Lines before the one containing "Final HPWL DP: 29,690 um" are left out. Retype that line and the rest through the end of the material exactly.

______________________________

`config.mk`:
```
export PLATFORM = sky130hd
export DESIGN_NAME = iowd_top
export DESIGN_NICKNAME = d
export VERILOG_FILES = /design/src/design/iowd_top.v /design/src/design/iowd_buf2.v
export VERILOG_INCLUDE_DIRS = /design/src /design/src/common
export SDC_FILE = /design/constraint.sdc
export NUM_CORES = 1
export LEC_CHECK = 0
export ABC_AREA = 1
export BUFFER_PORTS_ARGS = -buffer_cell sky130_fd_sc_hd__buf_2
export CAP_MARGIN = 20
export CORE_ASPECT_RATIO = 0.5
export CORE_MARGIN = 1.5
export CORE_UTILIZATION = 60
export DETAILED_ROUTE_END_ITERATION = 8
export GPL_ROUTABILITY_DRIVEN = 0
export PLACE_DENSITY = 0.91
export SYNTH_ARGS = -nofsm -noshare
export SYNTH_HDL_FRONTEND = slang
export SYNTH_SLANG_ARGS = --single-unit
```
`constraint.sdc`:
```
create_clock -name clk_i -period 5.9 [get_ports clk_i]
set_input_delay 1.18 -clock clk_i [delete_from_list [all_inputs] [get_ports clk_i]]
set_output_delay 1.18 -clock clk_i [all_outputs]
set_load 0.02 [all_outputs]
```
`src/common/iowd_defines.vh`:
```
`ifndef IOWD_DEFINES_VH
`define IOWD_DEFINES_VH

// user signal bank
`define IOWD_NUM_USER      16
// serial defaults
`define IOWD_CLK_HZ        40000000
`define IOWD_BAUD_MAX      9600
`define IOWD_BAUD_DIV_DEF  16'h0104
`define IOWD_DIV_W         16
// watchdog interval defaults, in clock cycles
`define IOWD_WD_W          32
`define IOWD_WARN_DEF      32'h0100_0000
`define IOWD_TOUT_DEF      32'h0200_0000
`define IOWD_RBT_DEF       32'h0400_0000
// reboot pulse length, cycles
`define IOWD_RBT_PULSE     16'h0010

`endif

```
`src/design/iowd_top.v`:
```
`include "iowd_defines.vh"
`timescale 1ns/10ps
`default_nettype none
module iowd_top #(
  parameter NU    = `IOWD_NUM_USER,
  parameter DIV_W = `IOWD_DIV_W,
  parameter WD_W  = `IOWD_WD_W
) (
  // clock and reset
  input  wire             clk_i,
  input  wire             srst_i,
  // user signals
  input  wire [NU-1:0]    usr_dir_i,
  input  wire [NU-1:0]    usr_out_i,
  input  wire [NU-1:0]    usr_ie_i,
  input  wire [NU-1:0]    usr_clr_i,
  input  wire [NU-1:0]    usr_pin_i,
  output reg  [NU-1:0]    usr_pin_o,
  output reg  [NU-1:0]    usr_pin_oe_n_o,
  output reg  [NU-1:0]    usr_in_o,
  output reg  [NU-1:0]    usr_flag_o,
  output reg              usr_irq_o,
  // serial control
  input  wire [DIV_W-1:0] baud_div_i,
  input  wire [7:0]       tx_data_i,
  input  wire             tx_valid_i,
  output wire             tx_ready_o,
  output reg  [7:0]       rx_data_o,
  output reg              rx_valid_o,
  input  wire             rx_ready_i,
  output reg              rx_err_o,
  // line
  input  wire             line_rx_i,
  output reg              line_tx_o,
  output reg              line_de_o,
  // watchdog
  input  wire             wd_en_i,
  input  wire             wd_kick_i,
  input  wire             wd_host_up_i,
  input  wire [WD_W-1:0]  wd_warn_iv_i,
  input  wire [WD_W-1:0]  wd_tout_iv_i,
  input  wire [WD_W-1:0]  wd_rbt_iv_i,
  input  wire             wd_warn_clr_i,
  output reg              wd_warn_irq_o,
  output reg              wd_reboot_o,
  output reg              wd_in_reboot_o
);
  // user bank
  reg [NU-1:0] prev_r;
  genvar g;
  generate
    for (g = 0; g < NU; g = g + 1)
    begin : g_usr
      always @(posedge clk_i)
      begin
        if (srst_i)
        begin
          usr_pin_o[g]      <= 1'b0;
          usr_pin_oe_n_o[g] <= 1'b1;
          usr_in_o[g]       <= usr_pin_i[g]; // track pin: no false edge at release
          prev_r[g]         <= usr_pin_i[g];
          usr_flag_o[g]     <= 1'b0;
        end
        else
        begin
          usr_pin_o[g]      <= usr_out_i[g];
          usr_pin_oe_n_o[g] <= ~usr_dir_i[g];
          usr_in_o[g]       <= usr_pin_i[g];
          prev_r[g]         <= usr_in_o[g];
          // set wins over clear
          if (!usr_dir_i[g] && usr_ie_i[g] && (usr_in_o[g] != prev_r[g]))
            usr_flag_o[g] <= 1'b1;
          else if (usr_clr_i[g])
            usr_flag_o[g] <= 1'b0;
        end
      end
    end
  endgenerate

  always @(posedge clk_i)
  begin
    if (srst_i)
      usr_irq_o <= 1'b0;
    else
      usr_irq_o <= |usr_flag_o;
  end

  // serial: tx buffered, half duplex
  wire [7:0] tb_data;
  wire       tb_valid;
  reg        tb_pop;
  iowd_buf2 #(
    .W (8)
  ) u_txbuf (
    .clk_i       (clk_i),
    .srst_i      (srst_i),
    .in_data_i   (tx_data_i),
    .in_valid_i  (tx_valid_i),
    .in_ready_o  (tx_ready_o),
    .out_data_o  (tb_data),
    .out_valid_o (tb_valid),
    .out_ready_i (tb_pop)
  );

  localparam S_IDLE = 2'd0;
  localparam S_TX   = 2'd1;
  localparam S_RX   = 2'd2;
  reg [1:0]       st_r;
  reg [DIV_W-1:0] bcnt_r;
  reg [3:0]       bit_r;
  reg [9:0]       sh_r;
  reg             rx1_r;
  reg             rx2_r;
  wire [DIV_W-1:0] div_m1 = (baud_div_i == {DIV_W{1'b0}}) ? {DIV_W{1'b0}}
                                                           : baud_div_i - 1'b1;
  wire            tick = (bcnt_r == {DIV_W{1'b0}});

  always @(posedge clk_i)
  begin
    if (srst_i)
    begin
      st_r       <= S_IDLE;
      bcnt_r     <= {DIV_W{1'b0}};
      bit_r      <= 4'd0;
      sh_r       <= 10'h3ff;
      rx1_r      <= 1'b1;
      rx2_r      <= 1'b1;
      line_tx_o  <= 1'b1;
      line_de_o  <= 1'b0;
      rx_data_o  <= 8'h00;
      rx_valid_o <= 1'b0;
      rx_err_o   <= 1'b0;
      tb_pop     <= 1'b0;
    end
    else
    begin
      rx1_r  <= line_rx_i;
      rx2_r  <= rx1_r;
      tb_pop <= 1'b0;
      if (rx_valid_o && rx_ready_i)
        rx_valid_o <= 1'b0;
      bcnt_r <= tick ? div_m1 : bcnt_r - 1'b1;
      case (st_r)
        S_IDLE:
        begin
          line_de_o <= 1'b0;
          line_tx_o <= 1'b1;
          if (!rx2_r)
          begin
            st_r   <= S_RX;
            bcnt_r <= {1'b0, div_m1[DIV_W-1:1]};
            bit_r  <= 4'd0;
          end
          else if (tb_valid && !tb_pop)
          begin
            st_r      <= S_TX;
            sh_r      <= {1'b1, tb_data, 1'b0};
            tb_pop    <= 1'b1;
            bit_r     <= 4'd0;
            bcnt_r    <= div_m1;
            line_de_o <= 1'b1;
            line_tx_o <= 1'b0;
          end
        end
        S_TX:
        begin
          if (tick)
          begin
            if (bit_r == 4'd9)
            begin
              st_r      <= S_IDLE;
              line_de_o <= 1'b0;
            end
            else
            begin
              bit_r     <= bit_r + 4'd1;
              line_tx_o <= sh_r[bit_r + 4'd1];
            end
          end
        end
        S_RX:
        begin
          if (tick)
          begin
            bcnt_r <= div_m1;
            if (bit_r == 4'd0 && rx2_r)
              st_r <= S_IDLE;
            else if (bit_r == 4'd9)
            begin
              st_r <= S_IDLE;
              if (!rx_valid_o || rx_ready_i)
              begin
                rx_data_o  <= sh_r[8:1];
                rx_valid_o <= 1'b1;
              end
              rx_err_o <= ~rx2_r;
            end
            else
            begin
              bit_r       <= bit_r + 4'd1;
              sh_r[bit_r] <= rx2_r;
            end
          end
        end
        default:
          st_r <= S_IDLE;
      endcase
    end
  end

  // watchdog
  reg [WD_W-1:0] warn_r;
  reg [WD_W-1:0] tout_r;
  reg [WD_W-1:0] rbt_r;
  reg [15:0]     pulse_r;
  reg            warned_r;

  always @(posedge clk_i)
  begin
    if (srst_i || !wd_en_i)
    begin
      warn_r         <= `IOWD_WARN_DEF;
      tout_r         <= `IOWD_TOUT_DEF;
      rbt_r          <= `IOWD_RBT_DEF;
      pulse_r        <= 16'h0000;
      warned_r       <= 1'b0;
      wd_warn_irq_o  <= 1'b0;
      wd_reboot_o    <= 1'b0;
      wd_in_reboot_o <= 1'b0;
    end
    else
    begin
      wd_reboot_o <= (pulse_r != 16'h0000);
      if (pulse_r != 16'h0000)
        pulse_r <= pulse_r - 16'h0001;
      if (wd_in_reboot_o)
      begin
        if (wd_host_up_i)
        begin
          wd_in_reboot_o <= 1'b0;
          warn_r         <= wd_warn_iv_i;
          tout_r         <= wd_tout_iv_i;
          warned_r       <= 1'b0;
        end
        else if (rbt_r == {WD_W{1'b0}})
        begin
          pulse_r <= `IOWD_RBT_PULSE;
          rbt_r   <= wd_rbt_iv_i;
        end
        else
          rbt_r <= rbt_r - 1'b1;
      end
      else if (wd_kick_i)
      begin
        warn_r   <= wd_warn_iv_i;
        tout_r   <= wd_tout_iv_i;
        warned_r <= 1'b0;
      end
      else
      begin
        if (warn_r != {WD_W{1'b0}})
          warn_r <= warn_r - 1'b1;
        else if (!warned_r)
        begin
          warned_r      <= 1'b1;
          wd_warn_irq_o <= 1'b1;
        end
        if (tout_r == {WD_W{1'b0}})
        begin
          pulse_r        <= `IOWD_RBT_PULSE;
          wd_in_reboot_o <= 1'b1;
          rbt_r          <= wd_rbt_iv_i;
        end
        else
          tout_r <= tout_r - 1'b1;
      end
      if (wd_warn_clr_i && !(warn_r == {WD_W{1'b0}} && !warned_r))
        wd_warn_irq_o <= 1'b0;
    end
  end
endmodule // iowd_top
`default_nettype wire

```
`src/design/iowd_buf2.v`:
```
`timescale 1ns/10ps
`default_nettype none
// two-entry skid buffer
module iowd_buf2 #(
  parameter W = 8
) (
  // clock and reset
  input  wire         clk_i,
  input  wire         srst_i,
  // fill side
  input  wire [W-1:0] in_data_i,
  input  wire         in_valid_i,
  output wire         in_ready_o,
  // drain side
  output wire [W-1:0] out_data_o,
  output wire         out_valid_o,
  input  wire         out_ready_i
);
  reg [W-1:0] mem_r [0:1];
  reg         wp_r;
  reg         rp_r;
  reg [1:0]   cnt_r;
  reg [1:0]   cnt_nxt;
  reg         rdy_r;
  reg         vld_r;
  wire        push = in_valid_i && rdy_r;
  wire        pop  = out_ready_i && vld_r;

  // handshake flags kept in flops so the ports come straight from registers
  assign in_ready_o  = rdy_r;
  assign out_valid_o = vld_r;
  assign out_data_o  = mem_r[rp_r];

  always @*
  begin
    cnt_nxt = cnt_r;
    if (push && !pop)
      cnt_nxt = cnt_r + 2'd1;
    else if (pop && !push)
      cnt_nxt = cnt_r - 2'd1;
  end

  always @(posedge clk_i)
  begin
    if (srst_i)
    begin
      wp_r  <= 1'b0;
      rp_r  <= 1'b0;
      cnt_r <= 2'd0;
      rdy_r <= 1'b1;
      vld_r <= 1'b0;
    end
    else
    begin
      if (push)
      begin
        mem_r[wp_r] <= in_data_i;
        wp_r        <= ~wp_r;
      end
      if (pop)
        rp_r <= ~rp_r;
      cnt_r <= cnt_nxt;
      rdy_r <= (cnt_nxt != 2'd2);
      vld_r <= (cnt_nxt != 2'd0);
    end
  end
endmodule // iowd_buf2
`default_nettype wire

```
==> qor.txt, run 1 <==
Status: finished, final reports clean
Most common cell after layout, fill and taps aside: nand2_1
Crit Reg-Reg Startpoint: wd_in_reboot_o$_SDFF_PP0_
M1 GR Usage: 0.4032
Post-Layout Cell Count: 2,930
CP required: 6360 ps
Post-synth design cell area: 0.01509 mm^2
Die Y: 115.1 um
Routing usage on met3: 0.04651
Clock Path Buffers: 3
Sw power: 2.299 mW
Syn_nets: 2,545
Most frequent cells in the layout: nand2_1 (638), nor2_1 (398), buf_2 (289)
Max Cap Viol: 0
Crit path max fanout: 62
Setup Viol. Count Final: 0
Core area: 0.02432 mm^2
Die Footprint: 0.02617 mm^2
Sw frac: 0.3820
Worst path max stage delay: 870 ps
Worst Setup Start Kind: input port
CTS sink count: 267
Final hold violation count: 0
Initial core utilization: 0.6203
Number of register bits inferred by synthesis: 267
Clock share of power: 0.268
Post-synth top area share: 0.3330
Yosys cell types: 57
Worst Setup SP: srst_i
R2r setup slk: 2920 ps
Fin Setup TNS: 0 ps
EDFF count, synth: 16
Worst min-delay path class: register to register
Final nets: 2,799
Crit path max-delay cell type: nand3_1
Skew final: 14.98 ps
Sequential share of power: 0.371
Met2 Usage GRT: 0.5321
WP data arrival: 4630 ps
Grt ovf: 0
Htree depth: 1
FF-to-FF path depth: 8
Gates resized, CTS repair: 0
Cts-stage hold buffer count: 0
Fmax: 239.8 MHz
# port buffers: 289
End of the critical path: rbt_r[16]$_SDFFE_PP0P_
Remaining antenna violation count after routing: 0
Via count: 15,760
Worst VDD drop: 0.0002130 V
Cells after Synth: 2,319
CP endpoint kind: register
Post-DR vias/cell: 5.379
DRC errors left: 0
Io pins: 290
Average size of a mapped cell: 6.506 um^2
Slew Limit Headroom: 0.3042
Final HPWL DP: 29,690 um
Minimum clock period: 4170 ps
YS warnings: 0
DR pass1 iterations: 5
Ys flop type: dfxtp_1
Core Rows: 40
Root Buffer: clkbuf_16
First-pass GRT wire length: 66,860 um
Vias in the first global route: 14,384
Dominant cells by area after synthesis: dfxtp_1 (33%), nand2_1 (16%), nor2_1 (9.9%)
Clock transition at path regs: 60 ps
Sequential element share of the synthesized area: 0.3649
RSZ-0062 raised after global routing: false
Chip Width: 227.3 um
GRT Util Overall: 0.3098
PD cells: 345.1 mW/mm^2
TritonCTS Buffers: 25
Most used routing layer: met2
Kind of critical path: input port to register
Logic pwr share: 0.361
DRT iter0 DRCs: 1,463
Final wirelength: 40,860 um
Worst-skew pair later-pin latency: 530 ps
Share of cells above drive strength 1: 0.1683
Largest net degree at the start of global routing: 76
Antenna violations before repair: 4
CTS tree: yes
Internal power: 3.718 mW
WL/cell: 13.95 um
Cells along the critical path: buf_2, inv_2, buf_4, nand2_1, buf_4, inv_2, nand3_1, inv_2, nand2_1, nand2_1
Leak pwr: 8.858 nW
Slew Limit Fails: 0
Reg2reg end: rbt_r[16]$_SDFFE_PP0P_
Synthesis-to-layout area growth: 15.56%
Crit share post-route: 0.7068
Placed cell count: 2,881
Postcts setup bufs: 0
Worst slew pin tran: 1037 ps
Synth area leader: dfxtp_1
Async set or reset register ratio after synthesis: 0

______________________________

- RESPONSE TO THE EXERCISE:
Final HPWL DP: 29,690 um
Minimum clock period: 4170 ps
YS warnings: 0
DR pass1 iterations: 5
Ys flop type: dfxtp_1
Core Rows: 40
Root Buffer: clkbuf_16
First-pass GRT wire length: 66,860 um
Vias in the first global route: 14,384
Dominant cells by area after synthesis: dfxtp_1 (33%), nand2_1 (16%), nor2_1 (9.9%)
Clock transition at path regs: 60 ps
Sequential element share of the synthesized area: 0.3649
RSZ-0062 raised after global routing: false
Chip Width: 227.3 um
GRT Util Overall: 0.3098
PD cells: 345.1 mW/mm^2
TritonCTS Buffers: 25
Most used routing layer: met2
Kind of critical path: input port to register
Logic pwr share: 0.361
DRT iter0 DRCs: 1,463
Final wirelength: 40,860 um
Worst-skew pair later-pin latency: 530 ps
Share of cells above drive strength 1: 0.1683
Largest net degree at the start of global routing: 76
Antenna violations before repair: 4
CTS tree: yes
Internal power: 3.718 mW
WL/cell: 13.95 um
Cells along the critical path: buf_2, inv_2, buf_4, nand2_1, buf_4, inv_2, nand3_1, inv_2, nand2_1, nand2_1
Leak pwr: 8.858 nW
Slew Limit Fails: 0
Reg2reg end: rbt_r[16]$_SDFFE_PP0P_
Synthesis-to-layout area growth: 15.56%
Crit share post-route: 0.7068
Placed cell count: 2,881
Postcts setup bufs: 0
Worst slew pin tran: 1037 ps
Synth area leader: dfxtp_1
Async set or reset register ratio after synthesis: 0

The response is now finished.